Kroos ganz groß in Polen und der Ukraine

Toni Kroos ist eines der vielen Nesthäckchen in der deutschen Elf – doch wird der gebürtige Greifswalder auch von seiner Jugend nicht vor der Verantwortung geschützt. Im kommenden Sommer trägt er daher neben dem neuen EM-Trikot auch einen Großteil der deutschen Hoffnungen. Dabei gibt es kaum Befürchtungen, dass Kroos seine Unerfahrenheit zum Verhängnis werden könnte, schließlich ging es bei dem Spielmacher immer etwas schneller als bei seinen Altersgenossen. Nachdem er als 16-jähriger von den Bayern an die Isar gelockt worden war, konnte bereits zwölf Monate später sein erster Profi-Einsatz vermeldet werden: Für einige Zeit war Kross damit der jüngste Spieler aller Zeiten, der für den deutschen Rekordmeister ein Pflichtspiel bestritten hat.

Auch wenn ihn die Lehrjahre vorüber nach Leverkusen zogen, wollten die Bayern seine spielerischen Fähigkeiten bald nicht mehr missen. So war es nur eine Frage der Zeit, bis auch Jogi Löw sein Interesse bekundete – mit 20 debütierte er gemeinsam mit Thomas Müller gegen Südafrika. Selbst wenn er es bis zur folgenden WM nicht mehr in die Startelf schaffte, hat Toni Kroos schon reichlich Turnierluft schnuppern können. Seit 2005 durchlief er die Jugendmannschaften des DFB – und war zwei Jahre später bei der U-17-WM in Südkorea als bester Spieler des Turniers entscheidend am erfolgreichen Abschneiden der Deutschen beteiligt.

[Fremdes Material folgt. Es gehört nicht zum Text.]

Context: an optimization exercise on an open-source flow, tuned for a short achievable clock period and few clock cycles. The choices shown serve that exercise and are no tape-out recipe. Only simulation tests tie the RTL to the original design; equivalence was not proved. Power and IR drop assume default switching activity.

**design.v**
```verilog
`default_nettype none
package store_pkg;
  localparam int unsigned BUS_NIBBLES = 16;
  localparam int unsigned BUS_BYTES   = 8;
  localparam int unsigned BUS_NB_W    = 4;
  localparam int unsigned SEQ_NIBBLES = 32;
  localparam int unsigned SEQ_NB_W    = 5;
  typedef struct packed {
    logic [SEQ_NIBBLES-1:0][3:0] nb;
    logic [SEQ_NIBBLES-1:0]      en;
  } seq_entry_t;
  typedef struct packed {
    logic [BUS_NB_W-1:0] addr_off;
    logic                is_head;
    logic [BUS_NB_W:0]   lbn;
    logic                is_last;
    logic                is_final;
  } txn_beat_t;
  typedef struct packed {
    logic [7:0] vstart;
    logic [1:0] eew;
  } meta_t;
  typedef struct packed {
    logic [4*BUS_NIBBLES-1:0] data;
    logic [BUS_BYTES-1:0]     strb;
    logic                     last;
  } w_beat_t;
  typedef struct packed {
    logic [BUS_NB_W:0]       size;     
    logic [SEQ_NB_W:0]       fill;     
    logic [BUS_NB_W-1:0]     lower;
    logic [BUS_NIBBLES-1:0]  win;      
    logic                    last;
    logic                    final_;
  } txn_dec_t;
  typedef struct packed {
    logic [SEQ_NB_W-1:0]     rot;      
    logic [SEQ_NB_W-1:0]     ptr;      
    logic [1:0]              pops;     
    logic                    need2;    
    logic [BUS_NIBBLES-1:0]  win;
    logic                    last;
  } plan_t;
  localparam int unsigned OUT_CAP = 3;   
  localparam int unsigned ENTRY_W   = 5 * SEQ_NIBBLES;
  localparam int unsigned TXN_W     = 12;
  localparam int unsigned META_W    = 10;
  localparam int unsigned TXN_DEC_W = 2 * BUS_NB_W + 1 + SEQ_NB_W + 1 + BUS_NIBBLES + 2;
  localparam int unsigned BEAT_W    = 4 * BUS_NIBBLES + BUS_BYTES + 1;
endpackage
`default_nettype wire
`timescale 1ns/1ps
`default_nettype none
module word_queue #(
  parameter int unsigned SW    = 8,
  parameter int unsigned DEPTH = 4,
  parameter bit          PUSH  = 0     
) (
  input  wire logic          clk_i,
  input  wire logic          rst_ni,
  input  wire logic          valid_i,
  output logic               ready_o,
  input  wire logic [SW-1:0] data_i,
  input  wire logic          pop_i,
  output logic               head_v_o,
  output logic [SW-1:0]      head_o,
  output logic [DEPTH-1:0]   occ_o
);
  logic [DEPTH-1:0][SW-1:0] sl_q;
  logic [DEPTH-1:0]         occ_q;    
  logic [DEPTH-1:0]         occ_d;
  logic [DEPTH-1:0]         wr_here;
  logic                     ready_q;
  logic                     take;
  assign take = valid_i && (PUSH || ready_q);
  always_comb begin
    for (int k = 0; k < DEPTH; k++) begin
      if (pop_i) begin
        wr_here[k] = take && occ_q[k] && (k == DEPTH - 1 || !occ_q[(k + 1) % DEPTH]);
      end else begin
        wr_here[k] = take && !occ_q[k] && (k == 0 || occ_q[(k + DEPTH - 1) % DEPTH]);
      end
    end
    occ_d = occ_q;
    if (pop_i && !take) occ_d = occ_q >> 1;
    if (!pop_i && take) occ_d = {occ_q[DEPTH-2:0], 1'b1};
  end
  always_ff @(posedge clk_i or negedge rst_ni) begin
    if (!rst_ni) begin
      occ_q   <= '0;
    end else begin
      occ_q   <= occ_d;
    end
  end
  always_ff @(posedge clk_i) begin
    ready_q <= !occ_q[DEPTH-1] && !(take && occ_q[DEPTH-2]);
  end
  always_ff @(posedge clk_i) begin
    for (int k = 0; k < DEPTH; k++) begin
      if (wr_here[k]) begin
        sl_q[k] <= data_i;
      end else if (pop_i) begin
        sl_q[k] <= (k == DEPTH - 1) ? sl_q[k] : sl_q[(k + 1) % DEPTH];
      end
    end
  end
  assign ready_o  = ready_q;
  assign occ_o    = occ_q;
  assign head_v_o = occ_q[0];
  assign head_o   = sl_q[0];
endmodule
module staged_queue #(
  parameter int unsigned IW    = 8,    
  parameter int unsigned SW    = 8,    
  parameter int unsigned DEPTH = 4
) (
  input  wire logic          clk_i,
  input  wire logic          rst_ni,
  input  wire logic          valid_i,
  output logic               ready_o,
  input  wire logic [IW-1:0] data_i,
  output logic [IW-1:0]      raw_o,
  input  wire logic [SW-1:0] store_i,
  input  wire logic          pop_i,
  output logic               head_v_o,
  output logic [SW-1:0]      head_o
);
  logic [IW-1:0] in_q;
  logic          in_v_q;
  logic          ready_q;
  logic          take;
  logic          room;
  logic [DEPTH-1:0] occ;
  assign take = valid_i && ready_q;
  always_ff @(posedge clk_i or negedge rst_ni) begin
    if (!rst_ni) begin
      in_v_q <= 1'b0;
    end else begin
      in_v_q <= take;
    end
  end
  always_ff @(posedge clk_i) begin
    in_q <= data_i;
  end
  always_comb begin
    case ({1'b0, in_v_q} + {1'b0, take})
      2'd0:    room = !occ[DEPTH-1];
      2'd1:    room = !occ[DEPTH-2];
      default: room = !occ[DEPTH-3];
    endcase
  end
  always_ff @(posedge clk_i) begin
    ready_q <= room;
  end
  word_queue #(.SW(SW), .DEPTH(DEPTH), .PUSH(1'b1)) u_q (
    .clk_i    (clk_i),
    .rst_ni   (rst_ni),
    .valid_i  (in_v_q),
    .ready_o  (),
    .data_i   (store_i),
    .pop_i    (pop_i),
    .head_v_o (head_v_o),
    .head_o   (head_o),
    .occ_o    (occ)
  );
  assign ready_o = ready_q;
  assign raw_o   = in_q;
endmodule
module seq_buffer #(
  parameter int unsigned DEPTH = 4,
  parameter int unsigned PW    = 2     
) (
  input  wire logic                  clk_i,
  input  wire logic                  rst_ni,
  input  wire logic                  rx_valid_i,
  output logic                       rx_ready_o,
  input  wire store_pkg::seq_entry_t rx_entry_i,
  input  wire logic [1:0]            pop_i,
  output logic                       ge1_o,
  output logic                       ge2_o,
  output store_pkg::seq_entry_t      head0_o,
  output store_pkg::seq_entry_t      head1_o
);
  logic [DEPTH-1:0][store_pkg::ENTRY_W-1:0] st_q;
  logic                  ready_q;
  logic                  ge1_q;
  logic                  ge2_q;
  logic [PW-1:0]         wr_q;
  logic [PW-1:0]         rd_q;
  logic [PW-1:0]         rd1x_q;    
  logic [PW-1:0]         rd1;
  logic [PW:0]           cnt_q;
  logic [PW:0]           left;      
  logic                  take;
  assign take = rx_valid_i && ready_q;
  assign left = cnt_q - {{(PW-1){1'b0}}, pop_i};
  assign rd1  = rd1x_q ^ (PW)'(1);
  always_ff @(posedge clk_i or negedge rst_ni) begin
    if (!rst_ni) begin
      ge1_q   <= 1'b0;
      ge2_q   <= 1'b0;
      wr_q    <= '0;
      rd_q    <= '0;
      rd1x_q  <= '0;
      cnt_q   <= '0;
    end else begin
      ge1_q   <= take ? 1'b1 : (left >= (PW + 1)'(1));
      ge2_q   <= take ? (left >= (PW + 1)'(1)) : (left >= (PW + 1)'(2));
      cnt_q   <= take ? left + 1'b1 : left;
      if (take) wr_q <= wr_q + 1'b1;
      rd_q   <= rd_q + {{(PW-1){1'b0}}, pop_i};
      rd1x_q <= (rd1 + {{(PW-1){1'b0}}, pop_i}) ^ (PW)'(1);
    end
  end
  always_ff @(posedge clk_i) begin
    ready_q <= take ? (cnt_q < (PW + 1)'(DEPTH - 1)) : (cnt_q < (PW + 1)'(DEPTH));
  end
  always_ff @(posedge clk_i) begin
    for (int k = 0; k < DEPTH; k++) begin
      if (take && wr_q == (PW)'(k)) st_q[k] <= rx_entry_i;
    end
  end
  assign rx_ready_o = ready_q;
  assign ge1_o      = ge1_q;
  assign ge2_o      = ge2_q;
  assign head0_o    = st_q[rd_q];
  assign head1_o    = st_q[rd1];
endmodule
`default_nettype wire
`timescale 1ns/1ps
`default_nettype none
module nibble_cursor (
  input  wire logic                       clk_i,
  input  wire logic                       rst_ni,
  input  wire logic                       txn_v_i,
  input  wire store_pkg::txn_dec_t        txn_i,
  output logic                            txn_pop_o,
  input  wire logic                       meta_v_i,
  input  wire logic [store_pkg::SEQ_NB_W-1:0] meta_off_i,
  output logic                            meta_pop_o,
  input  wire logic                       plan_take_i,
  output logic                            plan_v_o,
  output store_pkg::plan_t                plan_o
);
  localparam int unsigned NW = store_pkg::SEQ_NB_W;
  logic             cont_q;     
  logic [NW-1:0]    ptr_q;      
  logic             plan_v_q;
  store_pkg::plan_t plan_q;
  store_pkg::plan_t plan_d;
  logic             adv;
  logic [NW:0]   ends_f, ends_c;
  logic [NW-1:0] rot_f, rot_c;
  logic [1:0]    pops_f, pops_c;
  logic          gt32_f, gt32_c;
  logic ge32_f, ge32_c;
  assign ends_f = {1'b0, meta_off_i} + {1'b0, txn_i.size};
  assign ends_c = {1'b0, ptr_q}      + {1'b0, txn_i.size};
  assign ge32_f = {1'b0, meta_off_i} >= txn_i.fill;
  assign ge32_c = {1'b0, ptr_q}      >= txn_i.fill;
  assign gt32_f = {1'b0, meta_off_i} >  txn_i.fill;
  assign gt32_c = {1'b0, ptr_q}      >  txn_i.fill;
  assign pops_f = txn_i.final_ ? (gt32_f ? 2'd2 : 2'd1) : {1'b0, ge32_f};
  assign pops_c = txn_i.final_ ? (gt32_c ? 2'd2 : 2'd1) : {1'b0, ge32_c};
  assign rot_f  = meta_off_i - {1'b0, txn_i.lower};
  assign rot_c  = ptr_q      - {1'b0, txn_i.lower};
  assign adv = txn_v_i && (cont_q || meta_v_i) && (!plan_v_q || plan_take_i);
  always_comb begin
    plan_d.rot   = !cont_q ? rot_f  : rot_c;
    plan_d.ptr   = !cont_q ? meta_off_i : ptr_q;
    plan_d.pops  = !cont_q ? pops_f : pops_c;
    plan_d.need2 = !cont_q ? gt32_f : gt32_c;
    plan_d.win   = txn_i.win;
    plan_d.last  = txn_i.last;
  end
  always_ff @(posedge clk_i or negedge rst_ni) begin
    if (!rst_ni) begin
      cont_q   <= 1'b0;
      ptr_q    <= '0;
      plan_v_q <= 1'b0;
    end else begin
      if (adv) begin
        cont_q   <= !txn_i.final_;
        ptr_q    <= !cont_q ? ends_f[NW-1:0] : ends_c[NW-1:0];
        plan_v_q <= 1'b1;
      end else if (plan_take_i) begin
        plan_v_q <= 1'b0;
      end
    end
  end
  always_ff @(posedge clk_i) begin
    if (adv) plan_q <= plan_d;
  end
  assign txn_pop_o  = adv;
  assign meta_pop_o = adv && !cont_q;
  assign plan_v_o   = plan_v_q;
  assign plan_o     = plan_q;
endmodule
`default_nettype wire
`timescale 1ns/1ps
`default_nettype none
module store_commit_fsm (
  input  wire logic              clk_i,
  input  wire logic              rst_ni,
  input  wire logic              plan_v_i,
  input  wire logic              need2_i,
  input  wire logic [1:0]        pops_i,
  output logic                   plan_take_o,
  input  wire logic              ent_ge1_i,
  input  wire logic              ent_ge2_i,
  output logic [1:0]             ent_pop_o,
  input  wire logic              w_pop_i,
  output logic                   issue_o
);
  logic [2:0] infl_q;
  logic       full_q;
  logic       go;
  logic [2:0] infl_d;
  assign go     = plan_v_i && (need2_i ? ent_ge2_i : ent_ge1_i) && !full_q;
  assign infl_d = infl_q + {2'b0, go} - {2'b0, w_pop_i};
  always_ff @(posedge clk_i or negedge rst_ni) begin
    if (!rst_ni) begin
      infl_q <= '0;
      full_q <= 1'b0;
    end else begin
      infl_q <= infl_d;
      full_q <= infl_d >= 3'(store_pkg::OUT_CAP);
    end
  end
  assign plan_take_o = go;
  assign ent_pop_o   = go ? pops_i : 2'd0;
  assign issue_o     = go;
endmodule
`default_nettype wire
`timescale 1ns/1ps
`default_nettype none
module beat_packer (
  input  wire logic                  clk_i,
  input  wire logic                  rst_ni,
  input  wire logic                  issue_i,
  input  wire store_pkg::plan_t      plan_i,
  input  wire store_pkg::seq_entry_t head0_i,
  input  wire store_pkg::seq_entry_t head1_i,
  output logic                       beat_v_o,
  output store_pkg::w_beat_t         beat_o
);
  localparam int unsigned N  = store_pkg::SEQ_NIBBLES;
  localparam int unsigned NW = store_pkg::SEQ_NB_W;
  localparam int unsigned B  = store_pkg::BUS_NIBBLES;
  localparam int unsigned CW = B + 7;   
  logic [N-1:0][4:0]  join_d;
  logic [CW-1:0][4:0] crs_d;
  logic [CW-1:0][4:0] crs_q;
  logic [2:0]         c_rot_q;
  logic [B-1:0]       c_win_q;
  logic               c_last_q;
  logic               c_v_q;
  logic [B-1:0][4:0]  bus;
  logic [B-1:0][3:0]  nb;
  logic [B-1:0]       en;
  logic [store_pkg::BUS_BYTES-1:0] strb;
  logic [N-1:0][4:0]  r16;
  always_comb begin
    for (int c = 0; c < N; c++) begin
      join_d[c] = {head0_i.en[c], head0_i.nb[c]};
    end
    for (int c = 0; c < B; c++) begin
      if (NW'(c) < plan_i.ptr) join_d[c] = {head1_i.en[c], head1_i.nb[c]};
    end
    for (int j = 0; j < N; j++) begin
      r16[j] = plan_i.rot[4] ? join_d[(j + 16) % N] : join_d[j];
    end
    for (int j = 0; j < CW; j++) begin
      crs_d[j] = plan_i.rot[3] ? r16[j + 8] : r16[j];
    end
  end
  logic [B+2:0][4:0]  r4;
  logic [B:0][4:0]    r2;
  always_comb begin
    for (int j = 0; j < B + 3; j++) begin
      r4[j] = c_rot_q[2] ? crs_q[j + 4] : crs_q[j];
    end
    for (int j = 0; j < B + 1; j++) begin
      r2[j] = c_rot_q[1] ? r4[j + 2] : r4[j];
    end
    for (int i = 0; i < B; i++) begin
      bus[i] = c_rot_q[0] ? r2[i + 1] : r2[i];
      nb[i]  = c_win_q[i] ? bus[i][3:0] : 4'd0;
      en[i]  = c_win_q[i] && bus[i][4];
    end
    for (int k = 0; k < store_pkg::BUS_BYTES; k++) begin
      strb[k] = en[2*k] | en[2*k+1];
    end
  end
  always_ff @(posedge clk_i or negedge rst_ni) begin
    if (!rst_ni) begin
      c_v_q <= 1'b0;
    end else begin
      c_v_q <= issue_i;
    end
  end
  always_ff @(posedge clk_i) begin
    crs_q    <= crs_d;
    c_rot_q  <= plan_i.rot[2:0];
    c_win_q  <= plan_i.win;
    c_last_q <= plan_i.last;
  end
  assign beat_v_o = c_v_q;
  assign beat_o   = {nb, strb, c_last_q};
endmodule
`default_nettype wire
`timescale 1ns/1ps
`default_nettype none
module w_beat_fifo (
  input  wire logic               clk_i,
  input  wire logic               rst_ni,
  input  wire logic               push_i,
  input  wire store_pkg::w_beat_t beat_i,
  output logic                    w_valid_o,
  input  wire logic               w_ready_i,
  output store_pkg::w_beat_t      w_o,
  output logic                    w_pop_o
);
  localparam int unsigned BW = store_pkg::BEAT_W;
  logic [2:0][BW-1:0] ring_q;
  logic [BW-1:0]      out_q;
  logic               out_v_q;
  logic [1:0]         wr_q;
  logic [1:0]         rd_q;
  logic [1:0]         rd1;
  logic [1:0]         cnt_q;
  logic [1:0]         cnt_d;
  logic               pop;
  logic [BW-1:0]      head_d;
  function automatic logic [1:0] next3(input logic [1:0] p);
    next3 = (p == 2'd2) ? 2'd0 : p + 2'd1;
  endfunction
  assign pop   = (cnt_q != 2'd0) && w_ready_i;
  assign rd1   = next3(rd_q);
  assign cnt_d = cnt_q + {1'b0, push_i} - {1'b0, pop};
  always_comb begin
    if (pop) begin
      head_d = (cnt_q >= 2'd2) ? ring_q[rd1] : beat_i;
    end else begin
      head_d = (cnt_q >= 2'd1) ? ring_q[rd_q] : beat_i;
    end
  end
  always_ff @(posedge clk_i or negedge rst_ni) begin
    if (!rst_ni) begin
      out_v_q <= 1'b0;
      wr_q    <= '0;
      rd_q    <= '0;
      cnt_q   <= '0;
    end else begin
      out_v_q <= cnt_d != 2'd0;
      cnt_q   <= cnt_d;
      if (push_i) wr_q <= next3(wr_q);
      if (pop)    rd_q <= rd1;
    end
  end
  always_ff @(posedge clk_i) begin
    for (int k = 0; k < 3; k++) begin
      if (push_i && wr_q == 2'(k)) ring_q[k] <= beat_i;
    end
    out_q <= head_d;
  end
  assign w_valid_o = out_v_q;
  assign w_o       = out_q;
  assign w_pop_o   = pop;
endmodule
`default_nettype wire
`timescale 1ns/1ps
`default_nettype none
module seq_store_top (
  input  wire logic                  clk_i,
  input  wire logic                  rst_ni,
  input  wire logic                  rx_deshfu_valid_i,
  output logic                       rx_deshfu_ready_o,
  input  wire store_pkg::seq_entry_t rx_deshfu_i,
  input  wire logic                  txn_valid_i,
  output logic                       txn_ready_o,
  input  wire store_pkg::txn_beat_t  txn_i,
  input  wire logic                  meta_valid_i,
  output logic                       meta_ready_o,
  input  wire store_pkg::meta_t      meta_i,
  output logic                       axi_w_valid_o,
  input  wire logic                  axi_w_ready_i,
  output store_pkg::w_beat_t         axi_w_o
);
  localparam int unsigned NW = store_pkg::SEQ_NB_W;
  localparam int unsigned DW = store_pkg::TXN_DEC_W;
  store_pkg::txn_beat_t txn_raw;
  store_pkg::txn_dec_t  txn_dec;
  store_pkg::txn_dec_t  txn_head;
  logic                 txn_head_v;
  logic                 txn_pop;
  logic [4:0]  size_hl, size_h;
  logic [5:0]  fill_hl, fill_l;
  logic [15:0] win_lo, win_up;
  always_comb begin
    size_hl = txn_raw.lbn - {1'b0, txn_raw.addr_off};
    size_h  = 5'd16 - {1'b0, txn_raw.addr_off};
    for (int i = 0; i < store_pkg::BUS_NIBBLES; i++) begin
      win_lo[i] = 4'(i) >= txn_raw.addr_off;
      win_up[i] = 5'(i) < txn_raw.lbn;
    end
    fill_hl = 6'd32 - {1'b0, txn_raw.lbn} + {2'b0, txn_raw.addr_off};
    fill_l  = 6'd32 - {1'b0, txn_raw.lbn};
    case ({txn_raw.is_head, txn_raw.is_last})
      2'b11:   begin txn_dec.size = size_hl;     txn_dec.fill = fill_hl; end
      2'b10:   begin txn_dec.size = size_h;      txn_dec.fill = {2'b01, txn_raw.addr_off}; end
      2'b01:   begin txn_dec.size = txn_raw.lbn; txn_dec.fill = fill_l; end
      default: begin txn_dec.size = 5'd16;       txn_dec.fill = 6'd16; end
    endcase
    txn_dec.lower  = txn_raw.is_head ? txn_raw.addr_off : 4'd0;
    txn_dec.win    = (txn_raw.is_head ? win_lo : 16'hffff) & (txn_raw.is_last ? win_up : 16'hffff);
    txn_dec.last   = txn_raw.is_last;
    txn_dec.final_ = txn_raw.is_final;
  end
  staged_queue #(.IW(store_pkg::TXN_W), .SW(DW), .DEPTH(4)) u_txn_q (
    .clk_i    (clk_i),
    .rst_ni   (rst_ni),
    .valid_i  (txn_valid_i),
    .ready_o  (txn_ready_o),
    .data_i   (txn_i),
    .raw_o    (txn_raw),
    .store_i  (txn_dec),
    .pop_i    (txn_pop),
    .head_v_o (txn_head_v),
    .head_o   (txn_head)
  );
  logic [NW-1:0]    meta_off;
  logic [NW-1:0]    meta_head;
  logic             meta_head_v;
  logic             meta_pop;
  always_comb begin
    case (meta_i.eew)
      2'd0:    meta_off = {meta_i.vstart[3:0], 1'b0};
      2'd1:    meta_off = {meta_i.vstart[2:0], 2'b0};
      2'd2:    meta_off = {meta_i.vstart[1:0], 3'b0};
      default: meta_off = {meta_i.vstart[0],   4'b0};
    endcase
  end
  word_queue #(.SW(NW), .DEPTH(4)) u_meta_q (
    .clk_i    (clk_i),
    .rst_ni   (rst_ni),
    .valid_i  (meta_valid_i),
    .ready_o  (meta_ready_o),
    .data_i   (meta_off),
    .pop_i    (meta_pop),
    .head_v_o (meta_head_v),
    .head_o   (meta_head),
    .occ_o    ()
  );
  store_pkg::seq_entry_t head0;
  store_pkg::seq_entry_t head1;
  logic                  ent_ge1;
  logic                  ent_ge2;
  logic [1:0]            ent_pop;
  seq_buffer #(.DEPTH(4), .PW(2)) u_seq_buffer (
    .clk_i      (clk_i),
    .rst_ni     (rst_ni),
    .rx_valid_i (rx_deshfu_valid_i),
    .rx_ready_o (rx_deshfu_ready_o),
    .rx_entry_i (rx_deshfu_i),
    .pop_i      (ent_pop),
    .ge1_o      (ent_ge1),
    .ge2_o      (ent_ge2),
    .head0_o    (head0),
    .head1_o    (head1)
  );
  store_pkg::plan_t   plan;
  logic               plan_v;
  logic               plan_take;
  logic               issue;
  logic               w_pop;
  logic               beat_v;
  store_pkg::w_beat_t beat;
  nibble_cursor u_nibble_cursor (
    .clk_i       (clk_i),
    .rst_ni      (rst_ni),
    .txn_v_i     (txn_head_v),
    .txn_i       (txn_head),
    .txn_pop_o   (txn_pop),
    .meta_v_i    (meta_head_v),
    .meta_off_i  (meta_head),
    .meta_pop_o  (meta_pop),
    .plan_take_i (plan_take),
    .plan_v_o    (plan_v),
    .plan_o      (plan)
  );
  store_commit_fsm u_store_commit_fsm (
    .clk_i       (clk_i),
    .rst_ni      (rst_ni),
    .plan_v_i    (plan_v),
    .need2_i     (plan.need2),
    .pops_i      (plan.pops),
    .plan_take_o (plan_take),
    .ent_ge1_i   (ent_ge1),
    .ent_ge2_i   (ent_ge2),
    .ent_pop_o   (ent_pop),
    .w_pop_i     (w_pop),
    .issue_o     (issue)
  );
  beat_packer u_beat_packer (
    .clk_i    (clk_i),
    .rst_ni   (rst_ni),
    .issue_i  (issue),
    .plan_i   (plan),
    .head0_i  (head0),
    .head1_i  (head1),
    .beat_v_o (beat_v),
    .beat_o   (beat)
  );
  w_beat_fifo u_w_beat_fifo (
    .clk_i     (clk_i),
    .rst_ni    (rst_ni),
    .push_i    (beat_v),
    .beat_i    (beat),
    .w_valid_o (axi_w_valid_o),
    .w_ready_i (axi_w_ready_i),
    .w_o       (axi_w_o),
    .w_pop_o   (w_pop)
  );
endmodule
`default_nettype wire
```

Nun soll es nicht als schlechtes Omen gelten, dass sich Kroos in Asien mit einem dritten Platz zufrieden gab, schließlich hat dieses Turnier seinen Titelhunger erst so richtig geweckt. Gemeinsam mit den anderen jungen Wilden des deutschen Teams sehnt der Bayer Triumphe herbei – und wird sich daher auch bei der anstehenden Europameisterschaft ganz in den Dienst der Mannschaft stellen.